The Supreme Court grappled Tuesday over whether states should change the way they redraw state and local legislative districts and whether requiring the change is practical.
At oral arguments in a high-profile voting rights case, the justices explored the implications of the one-person, one-vote standard for drawing district boundaries. Almost all states now use total population to carve out legislative districts, but the challengers in the case told the justices a different metric should be used to give every voter an equal say in choosing representatives.
The attorney for two Texas voters who brought the case told the justices the state created districts with equal populations but with great disparity in the number of voters. That unconstitutionally dilutes the power of their votes, when compared to voters in districts with large numbers of non-voters, attorney William Consovoy said.
Texas has voter data but chooses to use total population in redistricting. Consovoy said the state doesn’t want to see the deviations it caused for one-person, one-vote. “All we’re asking the legislature to do is open its eyes,” he said.
Justice Anthony M. Kennedy, closely watched because he is often considered a swing vote, sought middle ground. He wondered why Texas isn’t required to avoid wide disparity in the number of voters in each district by drawing districts that are equal both in total population and in number of voters.

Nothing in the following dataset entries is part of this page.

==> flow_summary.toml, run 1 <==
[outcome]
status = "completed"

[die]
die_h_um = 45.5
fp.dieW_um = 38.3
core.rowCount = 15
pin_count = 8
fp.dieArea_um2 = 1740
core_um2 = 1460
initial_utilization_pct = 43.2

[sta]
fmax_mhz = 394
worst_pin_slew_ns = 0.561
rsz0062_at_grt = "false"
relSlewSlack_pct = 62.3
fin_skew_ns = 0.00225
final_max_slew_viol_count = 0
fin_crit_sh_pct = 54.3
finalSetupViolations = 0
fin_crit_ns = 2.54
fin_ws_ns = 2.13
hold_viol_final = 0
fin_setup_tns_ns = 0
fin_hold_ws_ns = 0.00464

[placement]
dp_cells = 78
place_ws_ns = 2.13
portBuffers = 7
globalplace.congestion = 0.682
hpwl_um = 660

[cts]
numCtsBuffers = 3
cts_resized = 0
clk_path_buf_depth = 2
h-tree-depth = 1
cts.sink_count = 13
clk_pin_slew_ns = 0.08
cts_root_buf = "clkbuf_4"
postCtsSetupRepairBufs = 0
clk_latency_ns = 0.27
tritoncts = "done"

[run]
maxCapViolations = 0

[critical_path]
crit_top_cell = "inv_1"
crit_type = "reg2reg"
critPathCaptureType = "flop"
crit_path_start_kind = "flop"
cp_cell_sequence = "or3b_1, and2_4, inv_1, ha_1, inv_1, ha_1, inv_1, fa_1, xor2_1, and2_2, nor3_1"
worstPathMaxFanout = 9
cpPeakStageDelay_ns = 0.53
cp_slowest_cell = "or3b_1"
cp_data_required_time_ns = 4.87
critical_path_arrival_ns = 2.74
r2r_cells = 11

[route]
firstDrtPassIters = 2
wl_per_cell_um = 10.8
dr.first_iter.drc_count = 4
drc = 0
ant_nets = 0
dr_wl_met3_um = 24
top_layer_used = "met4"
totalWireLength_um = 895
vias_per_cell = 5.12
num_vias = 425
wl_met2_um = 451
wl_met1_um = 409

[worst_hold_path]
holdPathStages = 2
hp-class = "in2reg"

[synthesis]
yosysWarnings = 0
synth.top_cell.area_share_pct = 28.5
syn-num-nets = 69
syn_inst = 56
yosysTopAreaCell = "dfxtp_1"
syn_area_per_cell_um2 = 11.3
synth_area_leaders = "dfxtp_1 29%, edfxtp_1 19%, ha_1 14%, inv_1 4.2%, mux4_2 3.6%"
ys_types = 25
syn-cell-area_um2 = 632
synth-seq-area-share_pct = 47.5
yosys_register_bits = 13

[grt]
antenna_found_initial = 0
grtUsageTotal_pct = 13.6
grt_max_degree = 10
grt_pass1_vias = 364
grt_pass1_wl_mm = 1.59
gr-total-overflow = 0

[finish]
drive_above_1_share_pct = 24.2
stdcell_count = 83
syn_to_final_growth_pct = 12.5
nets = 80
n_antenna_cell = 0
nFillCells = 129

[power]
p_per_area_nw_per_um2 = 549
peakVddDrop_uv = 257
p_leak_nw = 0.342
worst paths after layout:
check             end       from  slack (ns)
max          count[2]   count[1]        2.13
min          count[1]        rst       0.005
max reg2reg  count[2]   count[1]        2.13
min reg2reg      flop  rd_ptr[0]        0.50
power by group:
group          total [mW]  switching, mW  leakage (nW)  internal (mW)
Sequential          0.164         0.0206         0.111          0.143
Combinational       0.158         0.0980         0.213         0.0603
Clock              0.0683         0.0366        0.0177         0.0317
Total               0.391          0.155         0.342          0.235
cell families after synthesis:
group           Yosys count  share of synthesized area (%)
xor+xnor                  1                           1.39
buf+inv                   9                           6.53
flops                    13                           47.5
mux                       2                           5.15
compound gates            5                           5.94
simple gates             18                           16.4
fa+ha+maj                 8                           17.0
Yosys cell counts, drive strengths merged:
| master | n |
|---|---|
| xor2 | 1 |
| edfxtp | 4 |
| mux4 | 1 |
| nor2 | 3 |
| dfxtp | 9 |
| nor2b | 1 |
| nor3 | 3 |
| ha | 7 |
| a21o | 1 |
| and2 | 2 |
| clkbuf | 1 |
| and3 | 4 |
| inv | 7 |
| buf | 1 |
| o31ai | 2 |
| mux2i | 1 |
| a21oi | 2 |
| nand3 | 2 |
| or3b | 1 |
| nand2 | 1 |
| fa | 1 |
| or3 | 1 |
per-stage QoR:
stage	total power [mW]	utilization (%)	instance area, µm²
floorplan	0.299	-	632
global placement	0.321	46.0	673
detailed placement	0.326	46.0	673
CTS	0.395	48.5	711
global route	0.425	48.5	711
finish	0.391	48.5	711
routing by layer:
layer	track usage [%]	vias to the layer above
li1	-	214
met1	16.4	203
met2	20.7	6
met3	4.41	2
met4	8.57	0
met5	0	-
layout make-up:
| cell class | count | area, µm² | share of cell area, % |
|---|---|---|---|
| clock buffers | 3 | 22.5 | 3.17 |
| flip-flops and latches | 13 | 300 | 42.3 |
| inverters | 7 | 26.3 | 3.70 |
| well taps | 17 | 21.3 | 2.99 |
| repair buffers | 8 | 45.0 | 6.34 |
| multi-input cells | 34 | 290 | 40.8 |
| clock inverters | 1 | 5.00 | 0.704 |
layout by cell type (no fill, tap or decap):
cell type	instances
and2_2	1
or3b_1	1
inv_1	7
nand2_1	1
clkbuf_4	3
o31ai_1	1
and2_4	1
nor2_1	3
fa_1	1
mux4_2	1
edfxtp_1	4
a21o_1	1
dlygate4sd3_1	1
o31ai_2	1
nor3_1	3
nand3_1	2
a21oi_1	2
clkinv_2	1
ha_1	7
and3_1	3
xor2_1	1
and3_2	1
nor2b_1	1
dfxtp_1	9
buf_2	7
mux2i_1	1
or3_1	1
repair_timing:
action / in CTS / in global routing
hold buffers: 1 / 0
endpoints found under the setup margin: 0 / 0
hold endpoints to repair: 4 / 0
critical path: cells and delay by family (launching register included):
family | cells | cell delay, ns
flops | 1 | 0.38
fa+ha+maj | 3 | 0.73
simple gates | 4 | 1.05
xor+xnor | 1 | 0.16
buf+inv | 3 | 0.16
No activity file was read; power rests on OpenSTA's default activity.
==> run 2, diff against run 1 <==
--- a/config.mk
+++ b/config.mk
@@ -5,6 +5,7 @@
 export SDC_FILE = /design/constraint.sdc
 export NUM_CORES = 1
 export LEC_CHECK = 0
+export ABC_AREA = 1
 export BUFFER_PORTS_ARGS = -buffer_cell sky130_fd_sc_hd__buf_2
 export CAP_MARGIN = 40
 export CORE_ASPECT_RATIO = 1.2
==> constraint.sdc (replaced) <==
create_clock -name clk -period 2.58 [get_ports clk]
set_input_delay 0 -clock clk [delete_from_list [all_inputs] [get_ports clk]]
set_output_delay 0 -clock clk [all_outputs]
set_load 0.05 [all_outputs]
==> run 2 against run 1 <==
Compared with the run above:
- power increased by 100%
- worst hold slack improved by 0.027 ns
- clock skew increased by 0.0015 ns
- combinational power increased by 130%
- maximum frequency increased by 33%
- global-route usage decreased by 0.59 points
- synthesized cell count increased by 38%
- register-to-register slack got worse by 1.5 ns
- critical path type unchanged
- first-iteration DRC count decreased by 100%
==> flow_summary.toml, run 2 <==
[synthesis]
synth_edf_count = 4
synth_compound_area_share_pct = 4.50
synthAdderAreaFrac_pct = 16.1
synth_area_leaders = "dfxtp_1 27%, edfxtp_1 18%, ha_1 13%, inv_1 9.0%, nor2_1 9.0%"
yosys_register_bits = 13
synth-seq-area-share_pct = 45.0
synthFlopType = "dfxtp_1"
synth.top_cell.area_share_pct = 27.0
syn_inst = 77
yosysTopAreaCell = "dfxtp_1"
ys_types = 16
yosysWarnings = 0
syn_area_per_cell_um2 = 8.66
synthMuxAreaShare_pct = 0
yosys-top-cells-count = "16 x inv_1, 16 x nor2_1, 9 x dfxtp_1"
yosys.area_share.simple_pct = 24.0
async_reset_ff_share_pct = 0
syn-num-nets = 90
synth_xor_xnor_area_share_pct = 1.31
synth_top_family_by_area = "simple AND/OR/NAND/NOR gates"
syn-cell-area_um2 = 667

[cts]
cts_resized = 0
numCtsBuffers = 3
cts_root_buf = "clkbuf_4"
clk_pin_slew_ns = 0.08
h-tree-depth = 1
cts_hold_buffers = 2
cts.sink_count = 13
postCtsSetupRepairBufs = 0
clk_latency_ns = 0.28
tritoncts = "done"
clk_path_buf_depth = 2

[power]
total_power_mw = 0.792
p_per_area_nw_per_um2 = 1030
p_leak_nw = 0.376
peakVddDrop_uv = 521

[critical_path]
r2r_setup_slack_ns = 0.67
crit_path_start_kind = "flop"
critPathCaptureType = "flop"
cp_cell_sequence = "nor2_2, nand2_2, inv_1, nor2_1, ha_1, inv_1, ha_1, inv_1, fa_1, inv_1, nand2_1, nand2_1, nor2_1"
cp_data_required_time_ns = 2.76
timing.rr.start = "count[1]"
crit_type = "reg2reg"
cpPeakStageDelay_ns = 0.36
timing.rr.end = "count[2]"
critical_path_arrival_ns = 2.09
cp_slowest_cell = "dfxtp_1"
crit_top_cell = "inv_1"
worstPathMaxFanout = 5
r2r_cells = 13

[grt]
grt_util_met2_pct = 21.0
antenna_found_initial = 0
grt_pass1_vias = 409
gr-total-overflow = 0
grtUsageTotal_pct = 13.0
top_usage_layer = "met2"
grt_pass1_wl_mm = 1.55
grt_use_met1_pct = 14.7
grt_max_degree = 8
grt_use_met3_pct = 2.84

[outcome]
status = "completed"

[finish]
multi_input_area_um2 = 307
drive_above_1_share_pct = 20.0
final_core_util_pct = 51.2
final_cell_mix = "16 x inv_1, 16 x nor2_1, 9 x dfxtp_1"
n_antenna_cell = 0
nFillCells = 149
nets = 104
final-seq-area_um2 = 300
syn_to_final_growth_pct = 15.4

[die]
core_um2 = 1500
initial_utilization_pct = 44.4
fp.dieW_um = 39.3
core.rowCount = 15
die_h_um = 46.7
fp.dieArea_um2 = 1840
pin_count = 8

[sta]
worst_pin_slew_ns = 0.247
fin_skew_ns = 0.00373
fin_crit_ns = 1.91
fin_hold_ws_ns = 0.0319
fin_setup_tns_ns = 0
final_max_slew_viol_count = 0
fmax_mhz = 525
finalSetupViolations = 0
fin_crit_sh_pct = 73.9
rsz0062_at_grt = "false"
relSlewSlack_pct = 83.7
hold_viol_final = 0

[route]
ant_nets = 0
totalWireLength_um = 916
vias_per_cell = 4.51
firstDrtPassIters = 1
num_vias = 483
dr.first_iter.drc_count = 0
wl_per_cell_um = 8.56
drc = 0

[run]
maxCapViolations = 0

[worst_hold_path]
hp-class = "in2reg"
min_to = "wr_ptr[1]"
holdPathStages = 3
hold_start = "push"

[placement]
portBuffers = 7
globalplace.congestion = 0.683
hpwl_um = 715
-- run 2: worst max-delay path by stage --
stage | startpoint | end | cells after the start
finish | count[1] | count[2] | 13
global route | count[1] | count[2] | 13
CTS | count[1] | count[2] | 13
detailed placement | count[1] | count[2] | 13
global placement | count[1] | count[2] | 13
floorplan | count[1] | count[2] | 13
--- src/sv/bstl_lex_step.sv ---
// ---------------------------------------------------------------------------
// Lexer step logic
// Next mode, next byte count and up to two token results for one byte.
// ---------------------------------------------------------------------------
module bstl_lex_step #(
	parameter int LENGTH_BITS = bstl_pkg::LENGTH_BITS_DEF
) (
	input  logic [7:0]             byte_req,
	input  bstl_pkg::mode_t        mode,
	input  logic [LENGTH_BITS-1:0] count,
	output bstl_pkg::mode_t        mode_nxt,
	output logic [LENGTH_BITS-1:0] count_nxt,
	output bstl_pkg::lex_out_t     lex
);

	localparam logic [7:0] CH_NUL    = 8'h00;
	localparam logic [7:0] CH_TAB    = 8'h09;
	localparam logic [7:0] CH_LF     = 8'h0A;
	localparam logic [7:0] CH_CR     = 8'h0D;
	localparam logic [7:0] CH_SPACE  = 8'h20;
	localparam logic [7:0] CH_QUOTE  = 8'h22;
	localparam logic [7:0] CH_DOT    = 8'h2E;
	localparam logic [7:0] CH_SEMI   = 8'h3B;
	localparam logic [7:0] CH_SLASH  = 8'h2F;
	localparam logic [7:0] CH_LPAREN = 8'h28;
	localparam logic [7:0] CH_RPAREN = 8'h29;
	localparam logic [7:0] CH_LBRKT  = 8'h5B;
	localparam logic [7:0] CH_RBRKT  = 8'h5D;
	localparam logic [7:0] CH_LBRACE = 8'h7B;
	localparam logic [7:0] CH_RBRACE = 8'h7D;
	localparam logic [7:0] UTF2_LO   = 8'b1100_0000;
	localparam logic [7:0] UTF2_HI   = 8'b1101_1111;
	localparam logic [7:0] UTF3_LO   = 8'b1110_0000;
	localparam logic [7:0] UTF3_HI   = 8'b1110_1111;
	localparam logic [7:0] UTF4_LO   = 8'b1111_0000;
	localparam logic [7:0] UTF4_HI   = 8'b1111_0111;
	localparam int LenW = bstl_pkg::LEN_W;

	function automatic logic is_delim(input logic [7:0] b);
		return (b == CH_SPACE) || (b == CH_TAB) || (b == CH_CR) || (b == CH_LF) ||
			(b == CH_NUL) || (b == CH_SEMI) || (b == CH_SLASH) ||
			(b == CH_LPAREN) || (b == CH_RPAREN) || (b == CH_LBRKT) ||
			(b == CH_RBRKT) || (b == CH_LBRACE) || (b == CH_RBRACE);
	endfunction

	function automatic logic is_numeral(input logic [7:0] b);
		return (b >= 8'h30) && (b <= 8'h39);
	endfunction

	// Letters, '_', '-' and the identifier punctuation set
	function automatic logic is_ident_start(input logic [7:0] b);
		return ((b >= 8'h61) && (b <= 8'h7A)) || ((b >= 8'h41) && (b <= 8'h5A)) ||
			(b == 8'h21) || (b == 8'h23) || (b == 8'h24) || (b == 8'h25) ||
			(b == 8'h26) || (b == 8'h27) || (b == 8'h2A) || (b == 8'h2B) ||
			(b == 8'h2C) || (b == 8'h2D) || (b == 8'h2E) || (b == 8'h3A) ||
			(b == 8'h3C) || (b == 8'h3D) || (b == 8'h3E) || (b == 8'h3F) ||
			(b == 8'h40) || (b == 8'h5C) || (b == 8'h5E) || (b == 8'h5F) ||
			(b == 8'h60) || (b == 8'h7C);
	endfunction

	// Lexing from start
	bstl_pkg::mode_t        fs_mode;
	logic                   fs_emit;
	bstl_pkg::kind_t        fs_kind;
	logic [LenW-1:0]        fs_len;

	// Open token handling
	logic [LENGTH_BITS-1:0] cnt_inc;
	logic                   do_fs;
	logic                   have0;
	bstl_pkg::kind_t        k0;
	logic [LENGTH_BITS-1:0] len0_src;
	logic [LENGTH_BITS+LenW-1:0] len0_ext;
	logic [LenW-1:0]        len0;

	// Saturating bump of the open token count
	assign cnt_inc = (&count) ? count : count + 1'b1;

	// Single byte lexed from the start mode
	always_comb begin
		fs_mode = bstl_pkg::M_START;
		fs_emit = 1'b0;
		fs_kind = bstl_pkg::K_UNKNOWN;
		fs_len  = '0;
		unique case (byte_req)
			CH_NUL: begin
				fs_emit = 1'b1;
				fs_kind = bstl_pkg::K_EOF;
			end
			CH_TAB:    fs_mode = bstl_pkg::M_TAB;
			CH_LF: begin
				fs_emit = 1'b1;
				fs_kind = bstl_pkg::K_LF;
			end
			CH_CR:     fs_mode = bstl_pkg::M_CR;
			CH_SPACE:  fs_mode = bstl_pkg::M_SPACE;
			CH_QUOTE:  fs_mode = bstl_pkg::M_STR;
			CH_SEMI:   fs_mode = bstl_pkg::M_COMMENT;
			CH_LPAREN: begin
				fs_emit = 1'b1;
				fs_kind = bstl_pkg::K_LPAREN;
			end
			CH_RPAREN: begin
				fs_emit = 1'b1;
				fs_kind = bstl_pkg::K_RPAREN;
			end
			CH_LBRKT: begin
				fs_emit = 1'b1;
				fs_kind = bstl_pkg::K_LBRACKET;
			end
			CH_RBRKT: begin
				fs_emit = 1'b1;
				fs_kind = bstl_pkg::K_RBRACKET;
			end
			CH_LBRACE: begin
				fs_emit = 1'b1;
				fs_kind = bstl_pkg::K_LBRACE;
			end
			CH_RBRACE: begin
				fs_emit = 1'b1;
				fs_kind = bstl_pkg::K_RBRACE;
			end
			CH_SLASH: begin
				fs_emit = 1'b1;
				fs_kind = bstl_pkg::K_SLASH;
			end
			default: begin
				if (is_numeral(byte_req)) begin
					fs_mode = bstl_pkg::M_INT;
				end else if ((byte_req >= UTF2_LO) && (byte_req <= UTF2_HI)) begin
					fs_mode = bstl_pkg::M_UNI1;
				end else if ((byte_req >= UTF3_LO) && (byte_req <= UTF3_HI)) begin
					fs_mode = bstl_pkg::M_UNI2;
				end else if ((byte_req >= UTF4_LO) && (byte_req <= UTF4_HI)) begin
					fs_mode = bstl_pkg::M_UNI3;
				end else if (is_ident_start(byte_req)) begin
					fs_mode = bstl_pkg::M_IDENT;
				end else begin
					fs_emit = 1'b1;
					fs_kind = bstl_pkg::K_UNKNOWN;
					fs_len  = LenW'(1);
				end
			end
		endcase
	end

	// Mode update; first result is a closed or finished token
	always_comb begin
		do_fs     = 1'b0;
		have0     = 1'b0;
		k0        = bstl_pkg::K_SPACE;
		len0_src  = count;
		mode_nxt  = mode;
		count_nxt = cnt_inc;
		unique case (mode)
			bstl_pkg::M_SPACE: begin
				if (byte_req != CH_SPACE) begin
					have0 = 1'b1;
					k0    = bstl_pkg::K_SPACE;
					do_fs = 1'b1;
				end
			end
			bstl_pkg::M_TAB: begin
				if (byte_req != CH_TAB) begin
					have0 = 1'b1;
					k0    = bstl_pkg::K_TAB;
					do_fs = 1'b1;
				end
			end
			bstl_pkg::M_CR: begin
				have0    = 1'b1;
				len0_src = '0;
				if (byte_req == CH_LF) begin
					k0        = bstl_pkg::K_CRLF;
					mode_nxt  = bstl_pkg::M_START;
					count_nxt = '0;
				end else begin
					k0    = bstl_pkg::K_CR;
					do_fs = 1'b1;
				end
			end
			bstl_pkg::M_INT: begin
				if (byte_req == CH_DOT) begin
					mode_nxt = bstl_pkg::M_DEC;
				end else if (is_delim(byte_req)) begin
					have0 = 1'b1;
					k0    = bstl_pkg::K_INT;
					do_fs = 1'b1;
				end else if (!is_numeral(byte_req)) begin
					mode_nxt = bstl_pkg::M_IDENT;
				end
			end
			bstl_pkg::M_DEC: begin
				if (is_delim(byte_req)) begin
					have0 = 1'b1;
					k0    = bstl_pkg::K_DEC;
					do_fs = 1'b1;
				end else if (!is_numeral(byte_req)) begin
					mode_nxt = bstl_pkg::M_IDENT;
				end
			end
			bstl_pkg::M_STR: begin
				if (byte_req == CH_QUOTE) begin
					have0     = 1'b1;
					k0        = bstl_pkg::K_STR;
					len0_src  = cnt_inc;
					mode_nxt  = bstl_pkg::M_START;
					count_nxt = '0;
				end
			end
			bstl_pkg::M_COMMENT: begin
				if (byte_req == CH_LF) begin
					have0     = 1'b1;
					k0        = bstl_pkg::K_COMMENT;
					len0_src  = cnt_inc;
					mode_nxt  = bstl_pkg::M_START;
					count_nxt = '0;
				end else if (byte_req == CH_CR) begin
					mode_nxt = bstl_pkg::M_COMMENT_CR;
				end
			end
			bstl_pkg::M_COMMENT_CR: begin
				have0 = 1'b1;
				k0    = bstl_pkg::K_COMMENT;
				if (byte_req == CH_LF) begin
					len0_src  = cnt_inc;
					mode_nxt  = bstl_pkg::M_START;
					count_nxt = '0;
				end else begin
					do_fs = 1'b1;
				end
			end
			bstl_pkg::M_UNI3: mode_nxt = bstl_pkg::M_UNI2;
			bstl_pkg::M_UNI2: mode_nxt = bstl_pkg::M_UNI1;
			bstl_pkg::M_UNI1: mode_nxt = bstl_pkg::M_IDENT;
			bstl_pkg::M_IDENT: begin
				if (is_delim(byte_req)) begin
					have0 = 1'b1;
					k0    = bstl_pkg::K_IDENT;
					do_fs = 1'b1;
				end
			end
			default: do_fs = 1'b1;
		endcase
		// Byte that closed a token (or arrived at start) is lexed from start
		if (do_fs) begin
			mode_nxt  = fs_mode;
			count_nxt = (fs_mode == bstl_pkg::M_START) ? '0 : LENGTH_BITS'(1);
		end
	end

	// Clip the reported length to the length field
	assign len0_ext = {{LenW{1'b0}}, len0_src};
	assign len0     = (|len0_ext[LENGTH_BITS+LenW-1:LenW]) ? '1 : len0_ext[LenW-1:0];

	// Pack results in order; the final one carries last
	always_comb begin
		lex.n         = 2'd0;
		lex.r0.kind   = k0;
		lex.r0.length = len0;
		lex.r0.last   = 1'b1;
		lex.r1.kind   = fs_kind;
		lex.r1.length = fs_len;
		lex.r1.last   = 1'b1;
		if (have0) begin
			if (do_fs && fs_emit) begin
				lex.n       = 2'd2;
				lex.r0.last = 1'b0;
			end else begin
				lex.n = 2'd1;
			end
		end else if (do_fs && fs_emit) begin
			lex.n         = 2'd1;
			lex.r0.kind   = fs_kind;
			lex.r0.length = fs_len;
		end
	end

endmodule

--- src/sv/bstl_res_fifo.sv ---
// ---------------------------------------------------------------------------
// Token result queue
// Takes up to two results per cycle, hands out one per output transfer.
// ---------------------------------------------------------------------------
module bstl_res_fifo #(
	parameter int RES_DEPTH = bstl_pkg::RES_DEPTH_DEF
) (
	input  logic                             clk,
	input  logic                             arst_n,
	input  logic [1:0]                       push_n,
	input  bstl_pkg::res_t                   d0,
	input  bstl_pkg::res_t                   d1,
	output logic [$clog2(RES_DEPTH+1)-1:0]   free,
	bstl_tok_if.source                       tokens
);

	localparam int PtrW = $clog2(RES_DEPTH);
	localparam int CntW = $clog2(RES_DEPTH + 1);

	bstl_pkg::res_t  mem_q [RES_DEPTH];
	logic [PtrW-1:0] wr_ptr_q;
	logic [PtrW-1:0] rd_ptr_q;
	logic [CntW-1:0] cnt_q;
	logic [PtrW-1:0] wr_ptr1;
	logic [PtrW-1:0] wr_ptr2;
	logic [PtrW-1:0] rd_ptr_inc;
	logic            pop;

	function automatic logic [PtrW-1:0] ptr_next(input logic [PtrW-1:0] p);
		return (p == PtrW'(RES_DEPTH - 1)) ? '0 : p + 1'b1;
	endfunction

	assign wr_ptr1    = ptr_next(wr_ptr_q);
	assign wr_ptr2    = ptr_next(wr_ptr1);
	assign rd_ptr_inc = ptr_next(rd_ptr_q);
	assign pop        = tokens.valid && tokens.ready;
	assign free       = CntW'(RES_DEPTH) - cnt_q;

	// Head of queue drives the channel
	assign tokens.valid  = (cnt_q != '0);
	assign tokens.kind   = mem_q[rd_ptr_q].kind;
	assign tokens.length = mem_q[rd_ptr_q].length;
	assign tokens.last   = mem_q[rd_ptr_q].last;

	// Storage
	always_ff @(posedge clk) begin
		if (push_n != 2'd0) begin
			mem_q[wr_ptr_q] <= d0;
		end
		if (push_n == 2'd2) begin
			mem_q[wr_ptr1] <= d1;
		end
	end

	// Pointers and fill count
	always_ff @(posedge clk or negedge arst_n) begin
		if (!arst_n) begin
			wr_ptr_q <= '0;
			rd_ptr_q <= '0;
			cnt_q    <= '0;
		end else begin
			if (push_n == 2'd1) begin
				wr_ptr_q <= wr_ptr1;
			end else if (push_n == 2'd2) begin
				wr_ptr_q <= wr_ptr2;
			end
			if (pop) begin
				rd_ptr_q <= rd_ptr_inc;
			end
			cnt_q <= cnt_q + CntW'(push_n) - CntW'(pop);
		end
	end

endmodule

“Here it’s being completely — it’s being very substantially disregarded with this huge deviation,” Kennedy said to Scott Keller, the solicitor general of Texas who was defending the state’s plan. “Why can’t you use both?”
That would be “an onerous burden and change the nature of redistricting,” Keller replied. “States would inevitably have to disregard many other traditional redistricting factors, like compactness, continuity, keeping communities together … And that would be the opposite of what the court has said that states have in this context, which is the leeway to structure their elections as part of the core function of their sovereignty.”
Kennedy replied, “That sounds highly probable to me.”
Principal Deputy Solicitor General Ian Gershengorn, arguing for the Obama administration, told the justices that data about voters is limited — and collection of such data is not constitutionally required, as is the census. The administration argued that states should be required to use total population.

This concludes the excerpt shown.